Establishing that a state court’s application of Strickland was unreasonable under § 2254(d) is all the more difficult. The standards created by Strickland and § 2254(d) are both “highly deferential,” ... and when the two apply in tandem, review is “doubly” so -The Strickland standard is a general one, so the range of reasonable applications is substantial. Federal habeas courts must guard against the danger of equating unreasonableness under Strickland with unreasonableness under § 2254(d). When § 2254(d) applies, the question is not whether counsel’s actions were reasonable. The question is whether there is any reasonable argument that counsel satisfied Strickland’s deferential standard.
Harrington v.

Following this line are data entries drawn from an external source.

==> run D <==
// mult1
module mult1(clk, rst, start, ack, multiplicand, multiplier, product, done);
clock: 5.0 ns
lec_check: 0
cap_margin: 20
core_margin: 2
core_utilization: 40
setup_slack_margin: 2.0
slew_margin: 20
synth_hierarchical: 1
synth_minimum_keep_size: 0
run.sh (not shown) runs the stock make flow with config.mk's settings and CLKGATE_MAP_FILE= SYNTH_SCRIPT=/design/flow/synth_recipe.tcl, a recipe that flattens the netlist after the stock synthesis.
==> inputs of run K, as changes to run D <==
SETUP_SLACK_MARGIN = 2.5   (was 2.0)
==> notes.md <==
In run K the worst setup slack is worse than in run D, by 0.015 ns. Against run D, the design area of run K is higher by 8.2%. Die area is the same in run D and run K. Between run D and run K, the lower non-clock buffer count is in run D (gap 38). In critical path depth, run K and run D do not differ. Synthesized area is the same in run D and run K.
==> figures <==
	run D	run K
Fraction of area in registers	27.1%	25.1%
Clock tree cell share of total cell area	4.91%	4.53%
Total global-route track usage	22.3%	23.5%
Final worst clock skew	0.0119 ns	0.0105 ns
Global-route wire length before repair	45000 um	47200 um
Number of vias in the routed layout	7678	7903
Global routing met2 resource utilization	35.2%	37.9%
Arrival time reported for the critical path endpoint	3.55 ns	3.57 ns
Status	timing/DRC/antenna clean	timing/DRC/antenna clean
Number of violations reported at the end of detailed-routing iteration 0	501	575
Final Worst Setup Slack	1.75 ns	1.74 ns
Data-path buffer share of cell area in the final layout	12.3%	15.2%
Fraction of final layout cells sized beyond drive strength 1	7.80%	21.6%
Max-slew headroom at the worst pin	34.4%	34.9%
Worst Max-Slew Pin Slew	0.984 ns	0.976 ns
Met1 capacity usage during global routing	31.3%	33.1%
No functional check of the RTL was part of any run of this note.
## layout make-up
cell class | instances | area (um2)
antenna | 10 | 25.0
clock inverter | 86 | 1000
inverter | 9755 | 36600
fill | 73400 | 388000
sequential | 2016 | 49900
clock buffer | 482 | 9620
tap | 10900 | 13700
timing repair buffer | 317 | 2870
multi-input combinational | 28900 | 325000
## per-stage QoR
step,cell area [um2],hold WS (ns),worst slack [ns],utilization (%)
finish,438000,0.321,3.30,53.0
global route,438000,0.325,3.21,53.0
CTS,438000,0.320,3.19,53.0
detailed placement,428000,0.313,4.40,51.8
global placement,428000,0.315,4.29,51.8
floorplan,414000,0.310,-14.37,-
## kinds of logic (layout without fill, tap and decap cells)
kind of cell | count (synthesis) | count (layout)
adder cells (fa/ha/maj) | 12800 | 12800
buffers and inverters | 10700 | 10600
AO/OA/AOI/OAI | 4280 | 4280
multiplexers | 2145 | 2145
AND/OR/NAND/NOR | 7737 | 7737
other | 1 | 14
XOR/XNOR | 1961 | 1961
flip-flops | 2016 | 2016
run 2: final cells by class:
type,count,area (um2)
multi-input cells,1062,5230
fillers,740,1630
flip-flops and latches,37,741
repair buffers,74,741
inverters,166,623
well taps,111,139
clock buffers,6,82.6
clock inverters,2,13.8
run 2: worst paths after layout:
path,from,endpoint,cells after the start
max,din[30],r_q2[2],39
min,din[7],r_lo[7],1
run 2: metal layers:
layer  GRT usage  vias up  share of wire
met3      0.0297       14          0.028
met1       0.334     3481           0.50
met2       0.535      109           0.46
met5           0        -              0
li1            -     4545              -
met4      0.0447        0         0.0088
This design comes from an exercise in tuning for small area and a short achievable clock period on the open sky130 flow, not from production work. No run shown here included a check of the RTL's function; only the layout flow was run. No activity file was given, so power comes from the tool's default toggle rates.

File: config.mk
export PLATFORM = sky130hd
export DESIGN_NAME = fir_16tap
export DESIGN_NICKNAME = fir_16tap
export VERILOG_FILES = /design/flow/design.v
export SDC_FILE = /design/flow/constraint.sdc
export NUM_CORES = 4
export LEC_CHECK = 0
export CAP_MARGIN = 20
export CORE_MARGIN = 2
export CORE_UTILIZATION = 65
export SLEW_MARGIN = 20
File: constraint.sdc
create_clock -name core_clock -period 12.5 [get_ports {clk}]
set_input_delay 2.5000 -clock core_clock [delete_from_list [all_inputs] [get_ports {clk}]]
set_output_delay 2.5000 -clock core_clock [all_outputs]
set_load 0.01 [all_outputs]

Richter, 562 U.S. 86, 131 S.Ct. 770, 788, 178 L.Ed.2d 624 (2011) (citations omitted).
In ground 7(A), petitioner argues that counsel was ineffective because counsel did not use the final peremptory challenge on Juror 9, as described above in ground 4. The Nevada Supreme Court held:
Sixth, appellant claimed his trial counsel was ineffective for failing to use a peremptory challenge on a biased juror because appellant asserts he was compelled to testify due to that juror’s bias. Appellant failed to demonstrate that counsel’s performance was deficient or that he was prejudiced. Counsel stated that he made a tactical decision to use the peremptory challenge on a different juror because that juror had a family member who had been the victim of sexual abuse. “Tactical decisions [of counsel] are virtually unchallengeable absent extraordinary circumstances,” and appellant failed to demonstrate this decision constituted an extraordinary circumstance. Ford v. State, 105 Nev. 850, 853, 784 P.2d 951, 953 (1989). In
*1060 addition, appellant cannot demonstrate prejudice because the underlying claim regarding juror bias was raised on direct appeal and was rejected by this court. Clark v. State, 125 Nev. 1026, 281 P.3d 1162 (Order of Affirmance, January 30, 2009). Therefore, the district court did not err in denying this claim.Ex. 80, at 3-4 (# 42).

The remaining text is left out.